Turner glanced at her as if surprised to find her still there and allowed to speak, but he gave her one of his high-wattage smiles meant to convey amused regret. “Sorry. I always erase my messages as soon as I’ve finished listening to them.”

“And you didn’t call her back?”

He shrugged. “Callous of me, I suppose, and now that she’s dead, I wish I had. But it had been a hard week and I just didn’t feel like dealing with a bereaved daughter at that moment.”

“Is there anyone who can vouch for your being at home alone all evening?”

He gave a small ironic smile. “Sorry.
Alone
means just that, Major Bryant.”

CHAPTER 20

. . . started out with a mule. Now

he’s got sixteen big John Deere tractors:

$100,000 a piece.

—Paul’s Hill,
by Shelby Stephenson

I
recessed for lunch a few minutes early on Tuesday at the request of the two attorneys who had not yet reached an agreement over damages incurred when a tree service dropped a huge dead oak tree on a neighbor’s in-ground swimming pool late last fall, smashing one corner and flattening the fence. The neighbor wanted an all-new pool, and he wanted it filled with water he didn’t have to pay for. He was also asking damages for the mental trauma caused by a tree falling near the sandbox where his two young sons were playing.

The tree service’s insurance company wanted to repair the corner and replace the fence, but they were not willing to pay for more than half the water as the pool had already been winterized and was a little low at the time. (With so many extra straws sipping water out of our rivers and treatment plants these days, water’s getting to be real pricey.) Because both parents had been at work while the boys played under the watchful eyes of a babysitter, the insurance company disputed how much trauma the neighbor had actually suffered.

If anyone had suffered trauma, it was probably the sitter. Unfortunately for her, she wasn’t a party to the suit. Testifying for the insurance company, she described how terrified she had been when she saw that tree come crashing down, but that the boys were delighted by the whole incident. Too young to realize how close they had come to serious harm, they thought it great fun to clamber up onto the tree trunk and walk along its length. They had even begged to keep it and cried when it was removed from their yard.

I left the attorneys to it and joined Portland Brewer and Jamie Jacobson for lunch at a Tex-Mex place three blocks from the courthouse. The food is cheap and good and there are booths along the back wall where we could talk without being interrupted. Even though I was early, they already had frozen margaritas in front of them. I knew that Portland was still nursing the baby, so hers would be a virgin and I told the waitress to bring me one about half the strength of whatever Jamie was drinking.

Jamie laughed. “And just what makes you think mine’s not a virgin, too?”

“I’m psychic.”

We caught up on each other’s doings over the weekend, but soon shifted to Jamie’s curiosity about Sassy Solutions and Danny Creedmore’s brother-in-law.

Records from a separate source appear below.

[config.mk]
export PLATFORM = sky130hd
export DESIGN_NAME = mpu_irq_ctrl_flat
export DESIGN_NICKNAME = d
export VERILOG_FILES = /design/src/rtl/mpu_irq_ctrl_if.sv /design/src/rtl/mpu_irq_ctrl.sv /design/src/flat_wrapper.sv
export SDC_FILE = /design/constraint.sdc
export NUM_CORES = 1
export LEC_CHECK = 0
export ABC_AREA = 1
export CAP_MARGIN = 15
export CORE_MARGIN = 3
export CORE_UTILIZATION = 55
export DETAILED_ROUTE_END_ITERATION = 10
export PLACE_DENSITY = 0.85
export SYNTH_ARGS = -nofsm -noshare
export SYNTH_HDL_FRONTEND = slang
export SYNTH_SLANG_ARGS = --single-unit
[constraint.sdc]
create_clock -name clk -period 2.45 [get_ports clk]
set_clock_uncertainty 0.1 [all_clocks]
set_input_delay 0.735 -clock clk [delete_from_list [all_inputs] [get_ports clk]]
set_output_delay 0.735 -clock clk [all_outputs]
set_load 0.05 [all_outputs]
[src/rtl/mpu_irq_ctrl_if.sv]
// Native picorv32-style memory bus between the CPU (master) and the interrupt
// controller (slave).
interface mpu_irq_ctrl_if;
  logic        i_valid;
  logic [31:0] i_addr;
  logic [31:0] i_wdata;
  logic [3:0]  i_wstrb;
  logic        o_ready;
  logic [31:0] o_rdata;
  logic        o_sel;

  modport master (
    output i_valid, i_addr, i_wdata, i_wstrb,
    input  o_ready, o_rdata, o_sel
  );

  modport slave (
    input  i_valid, i_addr, i_wdata, i_wstrb,
    output o_ready, o_rdata, o_sel
  );
endinterface

[src/rtl/mpu_irq_ctrl.sv]
// Memory-mapped interrupt controller: synchronises event sources, latches or
// follows them per bit, masks them onto the CPU irq vector and retires on eoi.
module mpu_irq_ctrl #(
  parameter logic [31:0] BASE_ADDR = 32'h8000_0000,
  parameter int          NUM_SRC   = 32
) (
  input  logic               clk,
  input  logic               rst_n,
  mpu_irq_ctrl_if.slave      bus,
  input  logic [NUM_SRC-1:0] src_in,
  output logic [31:0]        irq,
  input  logic [31:0]        eoi
);

  localparam logic [31:0] SRC_MASK = (NUM_SRC >= 32) ? 32'hFFFF_FFFF
                                                      : ((32'h1 << NUM_SRC) - 32'h1);

  typedef enum logic [0:0] {ST_IDLE = 1'b0, ST_ACK = 1'b1} state_t;

  function automatic logic [31:0] byte_mask(input logic [3:0] strb);
    byte_mask = {{8{strb[3]}}, {8{strb[2]}}, {8{strb[1]}}, {8{strb[0]}}};
  endfunction

  state_t      state_r, next_state_s;
  logic        accept_s, wr_s, sel_s;
  logic [5:0]  off_s;
  logic [31:0] wmask_s, wbits_s, rd_value_s, src_ext_s;
  logic [31:0] sync1_r, sync2_r, prev_r, eoi_prev_r;
  logic [31:0] pending_r, enable_r, edge_cfg_r, eoi_count_r, irq_r, rdata_r;
  logic [31:0] src_rise_s, eoi_rise_s, set_s, clr_s, pending_next_s;
  logic        unused_s;

  assign unused_s   = ^bus.i_addr[1:0];
  assign sel_s      = bus.i_valid && (bus.i_addr[31:8] == BASE_ADDR[31:8]);
  assign bus.o_sel  = sel_s;
  assign bus.o_ready = (state_r == ST_ACK);
  assign bus.o_rdata = rdata_r;
  assign irq        = irq_r;

  assign off_s      = bus.i_addr[7:2];
  assign wr_s       = accept_s && (bus.i_wstrb != 4'b0000);
  assign wmask_s    = byte_mask(bus.i_wstrb) & SRC_MASK;
  assign wbits_s    = bus.i_wdata & wmask_s;
  assign src_rise_s = sync2_r & ~prev_r;
  assign eoi_rise_s = eoi & ~eoi_prev_r;

  // Bus state register
  always_ff @(posedge clk or negedge rst_n) begin
    if (!rst_n) state_r <= ST_IDLE;
    else        state_r <= next_state_s;
  end

  // Bus next state: accept only from IDLE, acknowledge for exactly one cycle
  always_comb begin
    next_state_s = state_r;
    accept_s     = 1'b0;
    case (state_r)
      ST_IDLE: begin
        if (sel_s) begin
          accept_s     = 1'b1;
          next_state_s = ST_ACK;
        end else begin
          next_state_s = ST_IDLE;
        end
      end
      ST_ACK:  next_state_s = ST_IDLE;
      default: next_state_s = ST_IDLE;
    endcase
  end

  // Source widening and register read mux (values before this cycle's update)
  always_comb begin
    src_ext_s = 32'h0;
    src_ext_s[NUM_SRC-1:0] = src_in;
    case (off_s)
      6'h00:   rd_value_s = pending_r;
      6'h01:   rd_value_s = enable_r;
      6'h03:   rd_value_s = edge_cfg_r;
      6'h04:   rd_value_s = pending_r & enable_r;
      6'h05:   rd_value_s = eoi_count_r;
      default: rd_value_s = 32'h0;
    endcase
  end

  // Pending update: set wins over clear in edge mode, level mode follows synced input
  always_comb begin
    set_s = src_rise_s;
    clr_s = eoi_rise_s;
    if (wr_s && (off_s == 6'h02)) begin
      set_s = src_rise_s | wbits_s;
    end else begin
      set_s = src_rise_s;
    end
    if (wr_s && (off_s == 6'h00)) begin
      clr_s = eoi_rise_s | wbits_s;
    end else begin
      clr_s = eoi_rise_s;
    end
    pending_next_s = ((((pending_r & ~clr_s) | set_s) & edge_cfg_r) |
                      (sync2_r & ~edge_cfg_r)) & SRC_MASK;
  end

  // Synchronisers, interrupt state and register writes
  always_ff @(posedge clk or negedge rst_n) begin
    if (!rst_n) begin
      sync1_r     <= 32'h0;
      sync2_r     <= 32'h0;
      prev_r      <= 32'h0;
      eoi_prev_r  <= 32'h0;
      pending_r   <= 32'h0;
      enable_r    <= 32'h0;
      edge_cfg_r  <= SRC_MASK;
      eoi_count_r <= 32'h0;
      irq_r       <= 32'h0;
      rdata_r     <= 32'h0;
    end else begin
      sync1_r    <= src_ext_s & SRC_MASK;
      sync2_r    <= sync1_r;
      prev_r     <= sync2_r;
      eoi_prev_r <= eoi;
      pending_r  <= pending_next_s;
      irq_r      <= pending_r & enable_r;
      rdata_r    <= accept_s ? rd_value_s : 32'h0;
      if (wr_s && (off_s == 6'h01)) begin
        enable_r <= (enable_r & ~wmask_s) | wbits_s;
      end
      if (wr_s && (off_s == 6'h03)) begin
        edge_cfg_r <= (edge_cfg_r & ~wmask_s) | wbits_s;
      end
      // A bus write to the counter takes priority over a coincident eoi edge
      if (wr_s && (off_s == 6'h05)) begin
        eoi_count_r <= (eoi_count_r & ~byte_mask(bus.i_wstrb)) |
                       (bus.i_wdata & byte_mask(bus.i_wstrb));
      end else if (eoi_rise_s != 32'h0) begin
        eoi_count_r <= eoi_count_r + 32'd1;
      end
    end
  end

endmodule

[src/flat_wrapper.sv]
// flat-port wrapper written by rule: the top's interface ports become plain ports
module mpu_irq_ctrl_flat 
#(
  parameter logic [31:0] BASE_ADDR = 32'h8000_0000,
  parameter int          NUM_SRC   = 32
)
  (clk, rst_n, src_in, irq, eoi, bus_i_valid, bus_i_addr, bus_i_wdata, bus_i_wstrb, bus_o_ready, bus_o_rdata, bus_o_sel);
  mpu_irq_ctrl_if bus_i ();
  input  logic clk;
  input  logic rst_n;
  input  logic [NUM_SRC-1:0] src_in;
  output logic [31:0] irq;
  input  logic [31:0] eoi;
  input wire logic [$bits(bus_i.i_valid)-1:0] bus_i_valid;
  input wire logic [$bits(bus_i.i_addr)-1:0] bus_i_addr;
  input wire logic [$bits(bus_i.i_wdata)-1:0] bus_i_wdata;
  input wire logic [$bits(bus_i.i_wstrb)-1:0] bus_i_wstrb;
  output wire logic [$bits(bus_i.o_ready)-1:0] bus_o_ready;
  output wire logic [$bits(bus_i.o_rdata)-1:0] bus_o_rdata;
  output wire logic [$bits(bus_i.o_sel)-1:0] bus_o_sel;
  assign bus_i.i_valid = bus_i_valid;
  assign bus_i.i_addr = bus_i_addr;
  assign bus_i.i_wdata = bus_i_wdata;
  assign bus_i.i_wstrb = bus_i_wstrb;
  assign bus_o_ready = bus_i.o_ready;
  assign bus_o_rdata = bus_i.o_rdata;
  assign bus_o_sel = bus_i.o_sel;
  mpu_irq_ctrl #(.BASE_ADDR(BASE_ADDR), .NUM_SRC(NUM_SRC)) u_core (.clk(clk), .rst_n(rst_n), .bus(bus_i), .src_in(src_in), .irq(irq), .eoi(eoi));
endmodule
Word level (Yosys, flattened, before mapping). Index checks and enable logic that the tools add are counted.

Bits in registers: 321. Latch bits: 0. Memory bits (writable): 0. ROM bits: 0. Input port bits: 135. Output and inout bits: 66. Word-level logic and storage cells: 61. Memories kept: 0.

$add $sub $neg: 1. Multiply operators: 0. Divide/modulo/power cells: 0. Magnitude comparators: 0. Equality and inequality tests: 6. Shift operators: 0. Muxes and demuxes: 9. Bitwise logic cells: 23. Reductions and logical operators: 11.

Operators by type and width (count): $and A32 B32 Y32 (10); $or A32 B32 Y32 (7); $mux W32 (5); $not A32 Y32 (5); $pmux W32 S5 (1); $add A32 B1 Y32 const B (1); $reduce_bool A32 Y1 (1); $eq A24 B24 Y1 const B (1); $eq A6 B2 Y1 const B (2); $eq A6 B3 Y1 const B (2); $logic_and A1 B1 Y1 (7); $eq A6 B1 Y1 const B (1); $logic_not A6 Y1 (1); $reduce_bool A4 Y1 (1); $mux W1 (2); $pmux W1 S2 (1); $reduce_bool A2 Y1 (1); $not A1 Y1 (1).

Longest topological paths before layout. Gate-level depths: netlist of run 1.

Depth in word-level cells: 12. Gate-level depth with buffers: 13. Depth with buffers taken out: 12.

Worst setup path before layout of run 1. OpenSTA, ideal clock, no wires.

Path type: input -> register. Start point: input bus_i_valid. End point: register (tool-made name). Library setup time: 0.066 ns. Arrival: 2.623 ns. Path slack: -0.339 ns. Stages on the path: 11. Path buffers: 1. Path through: inv_1 > nor2_1 > inv_1 > nor2_1 > nand2_1 > nor2_1 > nand4_4 > nand2_2 > buf_2 > nand3_1 > nand2_1.

RTL lines: from (decl) (line flat_wrapper.sv:14) `input wire logic [$bits(bus_i.i_valid)-1:0] bus_i_valid;`.

Final worst setup path of run 1.
Start point: input bus_i_addr[28]. End point: output bus_o_sel.

Cells in the longest elaborated chain, start to end: 2.

Ends and longest elaborated chain: from (decl) (line flat_wrapper.sv:15) `input wire logic [$bits(bus_i.i_addr)-1:0] bus_i_addr;`; $eq A24 B24 Y1 (line mpu_irq_ctrl.sv:34) `assign sel_s = bus.i_valid && (bus.i_addr[31:8] == BASE_ADDR[31:8]);`; $logic_and A1 B1 Y1 (line mpu_irq_ctrl.sv:34); to (decl) (line flat_wrapper.sv:20) `output wire logic [$bits(bus_i.o_sel)-1:0] bus_o_sel;`.

Every way passes these cells.

==> run_results.csv, run 1 <==
group,metric,value,unit
status,status,"complete, no violations",
synth,yosysUniqueCellTypes,42,
final_layout,multiInputGateArea,5590,sq um
power,sw_frac_of_total,0.231,
routing,drcViolationCount,0,
setup_path,cpMaxStageDelayCell,"clkdlybuf4s15_1",
grt,grt_pass1_wl,65.5,mm
job,cap_violations,0,
power,p_clk_frac,0.440,
setup_path,worstPathArrival,1.56,ns
timing,hold_violations,0,
final_layout,regArea,8070,sq um
synth,synth_warnings,0,
routing,vias,12900,
power,leakagePower,0.00920,uW
clock_network,clk_pin_slew,0.06,ns
routing,drtAntennaViolNets,0,
final_layout,drive_above_1_share,0.159,
clock_network,cts.sinks,321,
clock_network,htreeDepth,2,
die,core_area,25600,sq um
timing,finalSetupViolCount,0,
final_layout,layout_common_cells,"628 x nand2_1, 289 x dfrtp_1, 163 x inv_1",
timing,setup_ws,0.0542,ns
clock_network,cts_buffers,34,
timing,timing.fmax,0.417,GHz
die,ios,201,
die,die_w,169,um
synth,yosysTopAreaCellShare,0.497,
clock_network,insertion_delay,0.51,ns
die,die_y,169,um
timing,post-route-period-util,0.978,
placed_design,gp_congestion,0.954,
synth,synth-seq-cells,321,
setup_path,worst_setup_path_end_kind,"primary output",
grt,grt_max_degree,57,
placed_design,dp_hpwl,28.7,mm
setup_path,critPathMaxStageDelay,0.22,ns
timing,slew-limit-headroom,0.652,
setup_path,crit_type,"in2out",
routing,wl,40.8,mm
power,combPwrFrac,0.076,
final_layout,layout.cells.most_common,"nand2_1",
timing,slew_violations,0,
synth,ys_seq_area_frac,0.555,
final_layout,diodes,0,
clock_network,ctsRootBufferMaster,"clkbuf_16",
power,switchingPower,2690,uW
power,p_int,8990,uW
placed_design,dp.cells,2274,
timing,finalSetupTns,0,ns
synth,synthesis.area,14500,sq um
synth,synth_cells,1691,
grt,grtUsageTotal,0.287,
grt,antenna_found_initial,0,
final_layout,stdcell_count,2337,
timing,final.min_clock_period,2.40,ns
routing,drt_pre_antenna_iters,6,
setup_path,crit_path_max_fanout,3,
clock_network,cts_tree,"yes",
final_layout,final_nets,2120,
power,seqPwrFrac,0.484,
power,power,11700,uW
routing,drtIter0Drc,1290,
routing,wl_per_cell,17.4,um
power,vdd_drop_max,0.552,mV
synth,avgSynthCellArea,8.60,sq um
clock_network,clockBufferDepth,3,
synth,syn_nets,1827,
placed_design,dp_slack,-0.413,ns
grt,grt-ovfl-total,0,
synth,synthTopCellsByArea,"dfrtp_1 50%, nand2_1 16%, dfstp_2 5.8%, inv_1 4.3%, nand3_1 3.6%",
setup_path,required,1.62,ns
power,p_per_area,621,nW/um^2
final_layout,fill_cells,1788,
grt,grt_pass1_vias,13000,
die,row_count,58,
synth,yosys.area.top_type,"dfrtp_1",
die,die-area,28400,sq um
setup_path,crit_chain,"clkdlybuf4s15_1 -> inv_1 -> nand3_2 -> nor2_2 -> nand2_2 -> nor2_4 -> buf_12",
clock_network,postCtsHoldBufs,0,
timing,tightest_slew,0.524,ns
die,start_util,0.568,
placed_design,portBuffers,198,
routing,viasPerCell,5.51,
worst_hold_path,hold_path.class,"in2async",
timing,grt_setup_unrepaired,"no",
setup_path,worstSetupStartpointType,"primary input",
final_layout,area_delta_synth_final,29.3,%
## per-stage QoR
stage,util,area [sq um],hold slack [ns]
after floorplan,-,14500,0.231
after global placement,0.694,17800,0.232
after detailed placement,0.694,17800,0.235
after CTS,0.736,18800,0.0833
after global routing,0.734,18800,0.0867
final,0.734,18800,0.0692
## timing repair
| action | in CTS | in global routing |
|---|---|---|
| gates resized for setup | 84 | 47 |
| endpoints found under the hold margin | 0 | 0 |
| pin swaps | 19 | 23 |
| setup buffers | 4 | 0 |
| gates cloned | 0 | 0 |
| setup endpoints to repair | 53 | 2 |
## power by group through the flow
stage | registers [uW] | logic [uW] | clock network (uW)
2_1_floorplan | 5680 | 357 | 0
3_3_place_gp | 5730 | 864 | 0
3_5_place_dp | 5740 | 891 | 0
4_1_cts | 5650 | 890 | 5200
5_1_grt | 5670 | 989 | 5420
6_report | 5650 | 889 | 5140
## cell usage after synthesis (all sizes together)
cell    number
a21boi      32
a21oi       32
a22oi       13
a31oi       13
a41oi       19
and2         1
buf         33
clkbuf      23
dfrtp      289
dfstp       32
ha           1
inv        168
nand2      638
nand3      113
nand3b       8
nand4       30
nor2       123
nor3        13
nor3b        1
nor4         1
o211ai       1
o21ai       89
or2          3
xnor2        6
xor2         9
## cell type report
| type | instances | area share |
|---|---|---|
| well taps | 330 | 0.0220 |
| clock inverters | 6 | 0.00459 |
| inverters | 168 | 0.0335 |
| clock buffers | 53 | 0.0549 |
| flip-flops and latches | 321 | 0.429 |
| repair buffers | 313 | 0.159 |
| multi-input cells | 1146 | 0.297 |
## routing by layer
| metal | up-vias | track usage | wire, um |
|---|---|---|---|
| li1 | 5977 | - | - |
| met1 | 6165 | 0.381 | 16300 |
| met2 | 635 | 0.491 | 20300 |
| met3 | 91 | 0.0462 | 3310 |
| met4 | 0 | 0.0843 | 906 |
| met5 | - | 0 | 0 |
## cells by family after synthesis
group / Yosys count / synth area share
adders and majority gates: 1 / 0.000860
and+or+nand+nor: 931 / 0.271
DFF: 321 / 0.555
xor gates and xnor gates: 15 / 0.00903
buffers and inverters: 224 / 0.0642
AOI/OAI and AO/OA: 199 / 0.0995
## path summary, 6_finish.rpt
| path | startpoint | endpoint | slack (ns) | cells after the start |
|---|---|---|---|---|
| setup reg to reg | flop | flop | 0.31 | 9 |
| hold reg to reg | u_core.sync1_r[3] | u_core.sync2_r[3] | 0.25 | 0 |
| min in group clk | u_core.sync1_r[3] | u_core.sync2_r[3] | 0.25 | 0 |
| setup / recovery | bus_i_addr[28] | bus_o_sel | 0.05 | 7 |
| hold / removal | rst_n | u_core.bus.o_rdata[15] | 0.07 | 1 |
| max in group asynchronous | rst_n | asynchronous set/reset pin | 1.45 | 2 |
## worst max-delay path, delay by kind of cell
family / cells / cell delay, ns
buffers and inverters: 3 / 0.46
and+or+nand+nor: 4 / 0.37
Power figures use the tool's default switching activity.
==> run 2: changes to the inputs <==
- SKIP_CTS_REPAIR_TIMING: default -> 1
- SLEW_MARGIN: default -> 20
==> run_results.csv, run 2 (synthesis gave the netlist of run 1 again) <==
group,metric,value,unit
status,status,"complete, no violations",
setup_path,cp-startpoint,"bus_i_addr[11]",
grt,grt_max_degree,57,
power,sw_frac_of_total,0.231,
power,switchingPower,2710,uW
power,leakagePower,0.0101,uW
clock_network,htreeDepth,2,
die,die-area,28400,sq um
clock_network,cts_buffers,34,
final_layout,diodes,0,
setup_path,crit_path_max_fanout,3,
final_layout,area_delta_synth_final,31.4,%
die,row_count,58,
clock_network,insertion_delay,0.51,ns
final_layout,layout.cells.most_common,"nand2_1",
placed_design,gp_congestion,0.954,
timing,tightest_slew,0.538,ns
setup_path,cpMaxStageDelayCell,"nor2_4",
grt,grt_pass1_vias,13000,
timing,finalSetupViolCount,0,
setup_path,critPathMaxStageDelay,0.15,ns
setup_path,crit_family,"simple AND/OR/NAND/NOR gates",
power,p_per_area,612,nW/um^2
routing,wl_per_cell,17.6,um
timing,timing.fmax,0.412,GHz
die,core_area,25600,sq um
timing,final.min_clock_period,2.42,ns
setup_path,crit_chain,"clkbuf_2 -> nor2_2 -> nand3_2 -> nor2_2 -> nand2_2 -> nor2_4 -> buf_12",
die,start_util,0.568,
clock_network,cts.sinks,321,
routing,drcViolationCount,0,
routing,viasPerCell,5.52,
setup_path,reg2reg_setup_slack,0.35,ns
power,combPwrFrac,0.077,
setup_path,worst_setup_path_end_kind,"primary output",
setup_path,required,1.62,ns
timing,finalSetupTns,0,ns
die,ios,201,
power,p_int,9000,uW
grt,antenna_found_initial,0,
placed_design,portBuffers,198,
grt,grtUsageTotal,0.286,
clock_network,ctsRootBufferMaster,"clkbuf_16",
setup_path,worstPathArrival,1.59,ns
power,vdd_drop_max,0.552,mV
timing,hold_violations,0,
placed_design,dp_hpwl,28.7,mm
power,power,11700,uW
routing,drtIter0Drc,1180,
final_layout,layout_common_cells,"628 x nand2_1, 289 x dfrtp_1, 164 x inv_1",
setup_path,crit_type,"in2out",
grt,grt-ovfl-total,0,
clock_network,clk_pin_slew,0.06,ns
clock_network,cts_tree,"yes",
die,die_y,169,um
timing,grt_setup_unrepaired,"yes",
timing,slew-limit-headroom,0.641,
setup_path,worstSetupStartpointType,"primary input",
clock_network,clockBufferDepth,3,
setup_path,cpMostUsedCell,"nor2_2",
routing,drtAntennaViolNets,0,
power,seqPwrFrac,0.483,
routing,wl,41.0,mm
power,p_clk_frac,0.440,
timing,slew_violations,0,
worst_hold_path,hold_path.class,"in2async",
timing,post-route-period-util,0.990,
setup_path,path_buf_inv,2,
routing,drt_pre_antenna_iters,6,
die,die_w,169,um
final_layout,final_nets,2119,
final_layout,fin_util,0.746,
final_layout,drive_above_1_share,0.153,
routing,vias,12900,
grt,grt_pass1_wl,65.4,mm
job,cap_violations,0,
## run 2: changes by cell type in the layout (fill, tap and decap cells not counted), sizes merged
| cell | previous run | this run |
|---|---|---|
| clkbuf | 68 | 57 |
| clkdlybuf4s15 | 8 | 0 |
| dlymetal6s2s | 0 | 73 |
| dlygate4sd2 | 53 | 0 |
| buf | 131 | 129 |
## run 2: cell type report
cell class	instances	area [sq um]
Inverter	168	631
Sequential cell	321	8070
Multi-Input combinational cell	1146	5590
Timing Repair Buffer	312	3280
Clock buffer	53	1030
Clock inverter	6	86.3
Tap cell	330	413
Fill cell	1720	6510
## run 2: layer usage
layer,GRT usage,vias up,routed length [um]
met5,0,-,0
met1,0.382,6167,16300
met2,0.490,637,20400
li1,-,5976,-
met3,0.0455,113,3250
met4,0.0843,0,1040
## run 2: power by group through the flow
stage                     combinational [uW]  sequential (uW)  clock, uW
after CTS                                902             5650       5200
after detailed placement                 891             5740          0
final                                    899             5650       5150
after global routing                     997             5670       5420
after global placement                   864             5730          0
after floorplan                          357             5680          0
## run 2: through the flow
step / setup WS [ns] / cells / hold slack [ns] / instance area, sq um
detailed placement: -0.413 / 2274 / 0.235 / 17800
floorplan: 0.176 / 1691 / 0.231 / 14500
CTS: -0.316 / 2333 / 0.0833 / 18900
finish: 0.0251 / 2336 / 0.0726 / 19100
global placement: -0.382 / 2274 / 0.232 / 17800
global route: -0.0431 / 2336 / 0.0866 / 19100
## run 2: final timing paths
check | to | cells past startpoint
worst max-delay path | bus_o_sel | 7
worst min register to register | u_core.sync2_r[3] | 0
max in group asynchronous | asynchronous set/reset pin | 2
worst min-delay path | u_core.bus.o_rdata[15] | 1
worst max register to register | flop | 10
min in group clk | u_core.sync2_r[3] | 0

“It’s not a big deal,” I said, and explained how Will had come into possession of Linsey Thomas’s files and how some of them were clearly meant to be the basis for future
Ledger
stories. “For some reason he linked Grayson Village to you and Sassy Solutions both.”

“So? We both submitted proposals,” Jamie said, sipping from the salt-rimmed glass before her. “Wonder why he thought that would make a story?”

“You tell me. There was an arrow from your agency to Grayson Village, but the arrows to Sassy came from Danny and Candace.”

“I still don’t see why Linsey would care that we were competing for the same client. Happens all the time. They’ve got some sharp people working for them and we’ve come up with almost the same identical ideas at times, darn ’em! That’s how I missed landing Grayson Village. I thought I had a unique angle on a marketing approach and darned if they didn’t have the same angle, but with a slightly different spin.”